▶ **PROBLEM DETAILS**
For each line below with the word "before", write out a copy.

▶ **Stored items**
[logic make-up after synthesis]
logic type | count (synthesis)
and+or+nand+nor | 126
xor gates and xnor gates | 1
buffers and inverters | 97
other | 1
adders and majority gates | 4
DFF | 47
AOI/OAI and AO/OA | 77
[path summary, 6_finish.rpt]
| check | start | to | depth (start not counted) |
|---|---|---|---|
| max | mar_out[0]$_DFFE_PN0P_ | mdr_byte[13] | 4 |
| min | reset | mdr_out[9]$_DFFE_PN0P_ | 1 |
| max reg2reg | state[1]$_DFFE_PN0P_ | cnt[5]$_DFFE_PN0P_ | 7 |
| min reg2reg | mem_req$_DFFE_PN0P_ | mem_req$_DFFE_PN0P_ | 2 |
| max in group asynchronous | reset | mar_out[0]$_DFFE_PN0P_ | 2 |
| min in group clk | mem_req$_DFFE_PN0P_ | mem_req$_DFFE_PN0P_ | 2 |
$ cat config.mk
export PLATFORM = sky130hd
export DESIGN_NAME = wb_arbiter
export DESIGN_NICKNAME = d
export VERILOG_FILES = /design/src/rtl/wb_arbiter.sv
export SDC_FILE = /design/constraint.sdc
export NUM_CORES = 1
export LEC_CHECK = 0
export ABC_AREA = 1
export CAP_MARGIN = 20
export CORE_MARGIN = 1.5
export CORE_UTILIZATION = 55
export CTS_CLUSTER_SIZE = 16
export DETAILED_ROUTE_END_ITERATION = 12
export DONT_BUFFER_PORTS = 1
export GPL_TIMING_DRIVEN = 1
export PLACE_DENSITY = 0.69
export SYNTH_ARGS = -nofsm -noshare
export SYNTH_HDL_FRONTEND = slang
export SYNTH_SLANG_ARGS = --single-unit
$ cat constraint.sdc
create_clock -name clk -period 18.3 [get_ports clk]
set_input_delay 5.49 -clock clk [delete_from_list [all_inputs] [get_ports clk]]
set_output_delay 5.49 -clock clk [all_outputs]
set_load 0.02 [all_outputs]
$ cat src/rtl/wb_arbiter.sv
// wb_arbiter: write-back arbiter in front of the register file's single write port.
// ALU results issue with one cycle of latency. Memory results are buffered in a
// circular FIFO and issue in arrival order whenever no ALU result competes.
// Optional macro WB_BYPASS_EN: a memory result that arrives while the FIFO is
// empty and no ALU result is present skips the FIFO and issues with latency 1.
module wb_arbiter #(
  parameter int DEPTH  = 4,
  parameter int DATA_W = 32
) (
  input  logic                   clk,
  input  logic                   reset,
  input  logic                   alu_valid,
  input  logic [4:0]             alu_dest,
  input  logic [DATA_W-1:0]      alu_data,
  input  logic                   mem_valid,
  input  logic [4:0]             mem_dest,
  input  logic [DATA_W-1:0]      mem_data,
  output logic                   mem_ready,
  input  logic [4:0]             src_addr1,
  input  logic [4:0]             src_addr2,
  output logic                   hazard,
  output logic                   regWrite,
  output logic [DATA_W-1:0]      write_back,
  output logic [4:0]             dest,
  output logic [$clog2(DEPTH):0] fifo_count
);

  localparam int AW = $clog2(DEPTH);
  localparam int CW = AW + 1;
  localparam logic [CW-1:0] DEPTH_C = CW'(DEPTH);

  logic [DEPTH-1:0]  live;
  logic [4:0]        q_dest [DEPTH];
  logic [DATA_W-1:0] q_data [DEPTH];
  logic [AW-1:0]     wr_ptr;
  logic [AW-1:0]     rd_ptr;

  logic alu_acc;
  logic mem_acc;
  logic bypass;
  logic push;
  logic pop;
  logic push_killed;

  // Readiness comes only from the registered count; a same-cycle pop does not free a slot.
  assign mem_ready   = (fifo_count < DEPTH_C);
  assign alu_acc     = alu_valid && (alu_dest != 5'd0);
  assign mem_acc     = mem_valid && mem_ready && (mem_dest != 5'd0);
`ifdef WB_BYPASS_EN
  assign bypass      = mem_acc && (fifo_count == '0) && !alu_acc;
`else
  assign bypass      = 1'b0;
`endif
  assign push        = mem_acc && !bypass;
  assign pop         = !alu_acc && (fifo_count != '0);
  // A memory result arriving alongside an ALU result for the same register is the older write.
  assign push_killed = alu_acc && (alu_dest == mem_dest);

  // FIFO storage and live bits: ALU kills, pop retires the head, push fills the tail.
  always_ff @(posedge clk or posedge reset) begin
    if (reset) begin
      live <= '0;
      for (int unsigned i = 0; i < DEPTH; i++) begin
        q_dest[i] <= '0;
        q_data[i] <= '0;
      end
    end else begin
      for (int unsigned i = 0; i < DEPTH; i++) begin
        if (alu_acc && (q_dest[i] == alu_dest)) live[i] <= 1'b0;
      end
      if (pop) live[rd_ptr] <= 1'b0;
      if (push) begin
        live[wr_ptr]   <= !push_killed;
        q_dest[wr_ptr] <= mem_dest;
        q_data[wr_ptr] <= mem_data;
      end
    end
  end

  // Circular pointers and occupancy count.
  always_ff @(posedge clk or posedge reset) begin
    if (reset) begin
      wr_ptr     <= '0;
      rd_ptr     <= '0;
      fifo_count <= '0;
    end else begin
      if (push) wr_ptr <= wr_ptr + 1'b1;
      if (pop)  rd_ptr <= rd_ptr + 1'b1;
      case ({push, pop})
        2'b10:   fifo_count <= fifo_count + 1'b1;
        2'b01:   fifo_count <= fifo_count - 1'b1;
        default: fifo_count <= fifo_count;
      endcase
    end
  end

  // Registered write port: ALU first, then FIFO head, then bypassed memory result.
  always_ff @(posedge clk or posedge reset) begin
    if (reset) begin
      regWrite   <= 1'b0;
      write_back <= '0;
      dest       <= '0;
    end else if (alu_acc) begin
      regWrite   <= 1'b1;
      write_back <= alu_data;
      dest       <= alu_dest;
    end else if (pop) begin
      regWrite   <= live[rd_ptr];
      write_back <= q_data[rd_ptr];
      dest       <= q_dest[rd_ptr];
    end else if (bypass) begin
      regWrite   <= 1'b1;
      write_back <= mem_data;
      dest       <= mem_dest;
    end else begin
      regWrite   <= 1'b0;
    end
  end

  // Hazard: any live queued entry targeting a nonzero source register.
  always_comb begin
    hazard = 1'b0;
    for (int unsigned i = 0; i < DEPTH; i++) begin
      if (live[i] && (((src_addr1 != 5'd0) && (q_dest[i] == src_addr1)) ||
                      ((src_addr2 != 5'd0) && (q_dest[i] == src_addr2))))
        hazard = 1'b1;
    end
  end

endmodule

# Word level (Yosys, flattened, before mapping)
# Cells that the tools add are included.
# word_totals
latch_bits	0
romBits	0
mem_bits_rw	0
mem_count	0
ff_bits	197
output_inout_bits	43
elab_cells	119
# classes
n_eq_ne	15
n_reduce_logical	37
add_sub_neg	4
n_bitwise	4
div_mod_pow	0
order_cmp	8
n_mux	36
mul	0
n_shift	0
# ops
operator	n
32-bit two-way mux	5
128-bit bitwise mux	1
5-bit equality test	13
32-bit binary-select mux with 2-bit select	1
32-bit demux with 2-bit select	1
5-bit two-way mux	5
1-bit logical AND	24
20-bit bitwise mux	1
5-bit nonzero test	4
1-bit two-way mux	13
5-bit binary-select mux with 2-bit select	1
5-bit demux with 2-bit select	1
4-bit two-way mux	2
3-bit greater-or-equal comparator (second input constant)	2
2-bit by 3-bit less-than comparator with 1-bit output (second input constant)	2
2-bit NOT with 3-bit output	2
3-bit case mux with 2 select lines	1
2-bit by 1-bit adder with 2-bit output (second input constant)	2
4-bit bitwise AND	1
4-bit bitwise mux	1
1-bit demux with 2-bit select	2
2-bit by 1-bit greater-or-equal comparator with 1-bit output (second input constant)	2
1-bit logical OR	4
4-bit NOT	1
10 further kinds	12

# Depth between registers and ports, before layout
# Gate-level depths: netlist (run 1).
# depth
depth_word	9
ltp_mapped	13
ltp_nobuf	11

# Worst setup path before layout (run 1)
# No wires, ideal clock.
# synth_path
path_type	in2out
startpoint	input src_addr2[2]
endpoint	output hazard
stages	11
arrival_time_ns	6.400
n_path_buf	1
t_required_ns	12.810
path_slack_ns	6.410
path_cell_list	clkbuf_1 nor2_1 nand3_1 inv_1 nor2_1 nand2_1 nand2_1 nand2_1 nand2_1 inv_1 nand2_1
# synth_between
elab_chain_cells	8
elab_cells_between_ends	21
cone_classes	eq/ne: 4; mux: 4; reduce/logical: 13
# synth_rtl
element	line_no	text
start, declared	20	input logic [4:0] src_addr2,
5-bit equality test / 5-bit nonzero test (equally long branches)	125	((src_addr2 != 5'd0) && (q_dest[i] == src_addr2))))
1-bit logical AND	125	
1-bit logical OR	124	if (live[i] && (((src_addr1 != 5'd0) && (q_dest[i] == src_addr1)) ||
1-bit logical AND	124	
1-bit two-way mux (3 in series)	124	
1-bit two-way mux *	124	
end, declared	21	output logic hazard,
# Every way passes the cells marked *; elsewhere a longest branch is shown, timed or not.

# Worst setup path in the final report (run 1)
# layout_path
startpoint	input src_addr2[4]
endpoint	output hazard
# Same word-level chain as after synthesis.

▶ **PROBLEM SOLUTION**
# Word level (Yosys, flattened, before mapping)
# Depth between registers and ports, before layout
# Worst setup path before layout (run 1)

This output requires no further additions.